BudgetExceededmeans the accumulated DAG is partial; layer computation would produce incorrect merge results. -
Meet filter:
common_child_count == 0. This ensures head tips always appear in the meet set (they have no descendants in the comparison, so they always pass the filter). Deep ancestors that also pass produce harmless no-op removals from the head.
Staging protocol
-
Stage before head update; commit before state persist. Violating the first causes BFS failures; violating the second breaks crash recovery.
-
get_eventis the union view;event_storedis permanent-only. Mixing these up breaks creation-uniqueness semantics. -
Creation guards execute before the retry loop in
apply_event. They are properties of the event, not of the current head, and must not be re-evaluated on retry.
Design Decisions
Why compare uses the event’s own ID, not its parent clock
The original algorithm started BFS from the incoming event’s parent clock, then applied a transform to infer the event’s causal relationship. This assumed the event was genuinely novel. Re-delivery of a historical event violated the assumption, causing head corruption:
Chain: A -> B -> C head=[C]
Re-deliver B:
Old algorithm: BFS from parent(B)=[A] vs head=[C]
-> StrictAscends, transform -> DivergedSince(meet=[A])
-> Inserts B into head -> invalid head [C, B]
The fix: stage the event first, then pass the event’s own ID as the subject
clock. BFS discovers the staged event, traverses its parents naturally, and
produces the correct StrictAscends for re-delivery with no special-case logic.
Why the DuplicateCreation guard was refined
An early guard used event_stored() unconditionally to detect duplicate
creation events. On
durable nodes this works, but
on ephemeral nodes that
receive entities via StateSnapshot, the creation event is never individually
committed – only the entity state referencing it is stored. When the creation
event later arrives via subscription, event_stored() returns false,
misclassifying a legitimate re-delivery as a different genesis.

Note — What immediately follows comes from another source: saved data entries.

$ cat config.mk
export PLATFORM = sky130hd
export DESIGN_NAME = sqb_ctrl
export DESIGN_NICKNAME = d
export VERILOG_FILES = /design/src/sv/sqb_pkg.sv /design/src/sv/sqb_ctrl.sv
export SDC_FILE = /design/constraint.sdc
export NUM_CORES = 1
export LEC_CHECK = 0
export BUFFER_PORTS_ARGS = -buffer_cell sky130_fd_sc_hd__buf_2
export CAP_MARGIN = 40
export CORE_AREA = 2 2 39 41
export CTS_CLUSTER_DIAMETER = 40
export DETAILED_ROUTE_END_ITERATION = 6
export DIE_AREA = 0 0 41 43
export PLACE_DENSITY = 0.45
export SYNTH_ARGS = -nofsm -noshare
export SYNTH_HDL_FRONTEND = slang
export SYNTH_SLANG_ARGS = --single-unit
$ cat constraint.sdc
create_clock -name i_clk -period 2.4 [get_ports i_clk]
set_input_delay 0.48 -clock i_clk [delete_from_list [all_inputs] [get_ports i_clk]]
set_output_delay 0.48 -clock i_clk [all_outputs]
set_load 0.01 [all_outputs]
$ cat src/sv/sqb_pkg.sv
package sqb_pkg;

    typedef enum logic [3:0] {
        t_ST_IDLE,
        t_ST_LOOKUP,
        t_ST_PIVOT,
        t_ST_SINE,
        t_ST_EMIT
    } t_state;

    typedef struct packed {
        logic load;
        logic flush;
        logic lookup_clr;
        logic lookup_step;
        logic alloc;
        logic pivot;
        logic sine_step;
        logic emit_load;
    } t_cmd;

    typedef struct packed {
        logic need_flush;
        logic lookup_done;
        logic found;
        logic sine_done;
        logic out_busy;
        logic last_corner;
        logic out_take;
    } t_status;

endpackage

$ cat src/sv/sqb_ctrl.sv
module sqb_ctrl (
    input  logic              i_clk,
    input  logic              i_rst_n,
    input  logic              i_valid,
    output logic              o_stall,
    input  sqb_pkg::t_status  i_sts,
    output sqb_pkg::t_cmd     o_cmd
);

    sqb_pkg::t_state r_state, n_state;

    always_ff @(posedge i_clk) begin
        if (!i_rst_n) begin
            r_state <= sqb_pkg::t_ST_IDLE;
        end else begin
            r_state <= n_state;
        end
    end

    always_comb begin
        n_state = r_state;
        o_cmd   = '0;
        o_stall = 1'b1;
        case (r_state)
            sqb_pkg::t_ST_IDLE: begin
                o_stall = 1'b0;
                if (i_valid) begin
                    o_cmd.load       = 1'b1;
                    o_cmd.lookup_clr = 1'b1;
                    n_state          = sqb_pkg::t_ST_LOOKUP;
                end
            end
            sqb_pkg::t_ST_LOOKUP: begin
                if (i_sts.need_flush) begin
                    o_cmd.flush = 1'b1;
                end else if (i_sts.found || i_sts.lookup_done) begin
                    o_cmd.alloc = 1'b1;
                    n_state     = sqb_pkg::t_ST_PIVOT;
                end else begin
                    o_cmd.lookup_step = 1'b1;
                end
            end
            sqb_pkg::t_ST_PIVOT: begin
                o_cmd.pivot = 1'b1;
                n_state     = sqb_pkg::t_ST_SINE;
            end
            sqb_pkg::t_ST_SINE: begin
                if (i_sts.sine_done) begin
                    if (!i_sts.out_busy) begin
                        o_cmd.emit_load = 1'b1;
                        n_state         = sqb_pkg::t_ST_EMIT;
                    end
                end else begin
                    o_cmd.sine_step = 1'b1;
                end
            end
            sqb_pkg::t_ST_EMIT: begin
                if (i_sts.out_take && i_sts.last_corner) begin
                    n_state = sqb_pkg::t_ST_IDLE;
                end
            end
            default: n_state = sqb_pkg::t_ST_IDLE;
        endcase
    end

endmodule

==> results.toml <==
[pwr]
peakVddDrop_mv = 0.279
power_density_nw_per_um2 = 581
p_leak_nw = 0.194
p_total_mw = 0.226
combinationalPowerShare_pct = 31.9
share_seq_of_total_power_pct = 28.9
p_int_mw = 0.153
switching_power_mw = 0.0726
sw_frac_of_total_pct = 32.1
power_frac_clock_pct = 39.2

[synth]
syn_inst = 35
synth.mux.area_fraction_pct = 0
synth_cell_types = 23
yosysSeqAreaShare_pct = 22.6
synth_top_family_by_area = "simple AND/OR/NAND/NOR gates"
synth-compound-area-share_pct = 19.3
synth_xor_area_share_pct = 0
synth_area_um2 = 265
ys_ff_latch = 3
yosysWarnings = 0
yosys.area_share.simple_pct = 45.3
syn_nets = 45
synthAdderAreaFrac_pct = 0
avgSynthCellArea_um2 = 7.58

[routing]
routed_wl_um = 627
ant_nets = 0
drtIter0Drc = 6
drc = 0
routedWlPerCell_um = 8.83
dr.pass1.iters = 3
viasPerCell = 4.34
vias = 308

[critical_path]
path_max_fanout = 8
critical_path_class = "flop to output port"
critPathCaptureType = "output port"
crit_required_ns = 1.92
cp_data_arrival_time_ns = 1.24
start_kind = "flop"

[cts]
hold_buffers = 0
clock_latency_ns = 0.23
numCtsBuffers = 3
clockRootBuffer = "clkbuf_4"
cts-resized-gates = 0
clockBufferDepth = 2
post_cts_buffers = 0
tritoncts = "done"
htreeDepth = 1
cts_sinks = 3
clkTransAtPathRegs_ns = 0.04

[timing]
setup_violations = 0
max_freq_mhz = 580
fin_crit_sh_pct = 71.8
finalWorstSetupSlack_ns = 0.676
tightest_slew_ns = 0.334
hold_viol = 0
rsz0062_at_grt = "no"
finalMaxSlewViolations = 0
slew_headroom_pct = 77.7
holdWs_ns = 0.493
finalCriticalPeriod_ns = 1.72
finClkSkew_ns = 0.00303
finalSetupTns_ns = 0

[cells_and_area]
antenna_cells = 0
nNetsFinal = 66
largest-register = "r_state"
fin_cells = 71
largest_reg_flops = 3
areaGrowthSynthToFinish_pct = 46.7
finish.utilization_pct = 28.1
drive_gt1_share_pct = 45.5
reg_top3 = "r_state (3)"
final_area_um2 = 389

[die]
die_h_um = 43
coreArea_um2 = 1380
die_w_um = 41
std_cell_rows = 14
die_area_um2 = 1760
io_pins = 19
start_util_pct = 19.2

[place]
placed_cell_area_um2 = 363
gp_congestion = 0.692
place_inst = 67
hpwl_um = 470
post-place-ws_ns = 0.910
portBuffers = 18

[global_routing]
antenna_found_initial = 0
grtUsageTotal_pct = 8.43
grt_pass1_wl_um = 959
grt_pass1_vias = 241
grt_max_degree = 12
gr-total-overflow = 0

[run]
max_cap_violations = 0

[outcome]
status = "complete, no violations"

[worst_hold_path]
worstHoldPathType = "input pin to flop"
-- layer usage --
metal | share of wire (%) | global-route usage, % | routed length (um)
met3 | 13 | 7.85 | 80
met2 | 42 | 10.3 | 263
met1 | 45 | 10.6 | 284
met5 | 0 | 0 | 0
met4 | 0 | 2.00 | 0
-- placed cells by master (no fill, tap or decap), types with 2 or more instances in the layout --
master and instances:
buf_2 18, clkbuf_4 3, nor2b_1 3, nand2_1 2
dfxtp_1 3, and3_1 2, nor2_1 7
-- critical path, stage by stage (launching register included) --
cell,delay [ns]
dfxtp_1,0.38
or3_1,0.38
nor2_1,0.11
buf_2,0.14
-- synth_stat cells --
cell type	n	area, um^2
inv_1	1	3.75
nand2b_1	1	6.26
nand3_1	1	5.00
o211ai_1	1	7.51
dfxtp_1	3	60.1
o21a_1	1	7.51
nor2_1	7	26.3
nand3_2	1	10.0
or3_1	1	6.26
a221oi_2	1	15.0
a21oi_1	1	5.00
nor2b_2	1	8.76
nand2_1	2	7.51
nor3b_1	1	7.51
and3_1	2	12.5
nor4_1	1	6.26
nor2b_1	3	18.8
a211oi_1	1	7.51
nor3_1	1	5.00
bufinv_8	1	17.5
buf_2	1	5.00
a32oi_1	1	8.76
buf_4	1	7.51
-- layout make-up --
class | count | area [um^2]
flip-flops and latches | 3 | 60.1
repair buffers | 18 | 90.1
fillers | 164 | 995
inverters | 2 | 21.3
multi-input cells | 28 | 171
clock buffers | 4 | 26.3
well taps | 16 | 20.0
-- power by group through the flow --
stage	logic, mW	registers, mW	clock network, mW
floorplan	0.0548	0.0595	0
global placement	0.0731	0.0663	0
detailed placement	0.0724	0.0663	0
CTS	0.0732	0.0652	0.0937
global route	0.0814	0.0669	0.103
finish	0.0722	0.0653	0.0885
-- final timing paths --
kind	startpoint	slack, ns	end	cells past startpoint
max	r_state[2]$_SDFFE_PN0P_	0.68	o_cmd[5]	3
min	i_rst_n	0.49	r_state[2]$_SDFFE_PN0P_	2
max reg2reg	r_state[1]$_SDFFE_PN0P_	1.36	r_state[0]$_SDFFE_PN0P_	3
min reg2reg	r_state[1]$_SDFFE_PN0P_	0.59	r_state[1]$_SDFFE_PN0P_	2
-- logic make-up (layout without fill, tap and decap cells) --
group | Yosys count | count (layout)
AOI/OAI and AO/OA | 6 | 6
buffers and inverters | 4 | 24
DFF | 3 | 3
and+or+nand+nor | 22 | 22
(Power assumes the default switching activity.)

The unconditional guard was replaced with conditional logic. Where storage is
definitive (storage_is_definitive()),
event_stored() == true short-circuits a re-delivery as a no-op and a missing
event is rejected as a different genesis. Ephemeral nodes fall through to
compare(), which handles both cases correctly: re-delivery yields
StrictAscends; different genesis yields Disjoint.
Why the retrieval traits were split
The original monolithic Retrieve trait combined event access, state access,
and staging. This made it impossible to express “read-only event access” at the
type level. Since apply_event must not stage or commit events (the caller
manages that), the split into GetEvents,
GetState, and
SuspenseEvents turns the staging protocol into
a compile-time constraint. See the
Event Retrieval and Staging documentation for details.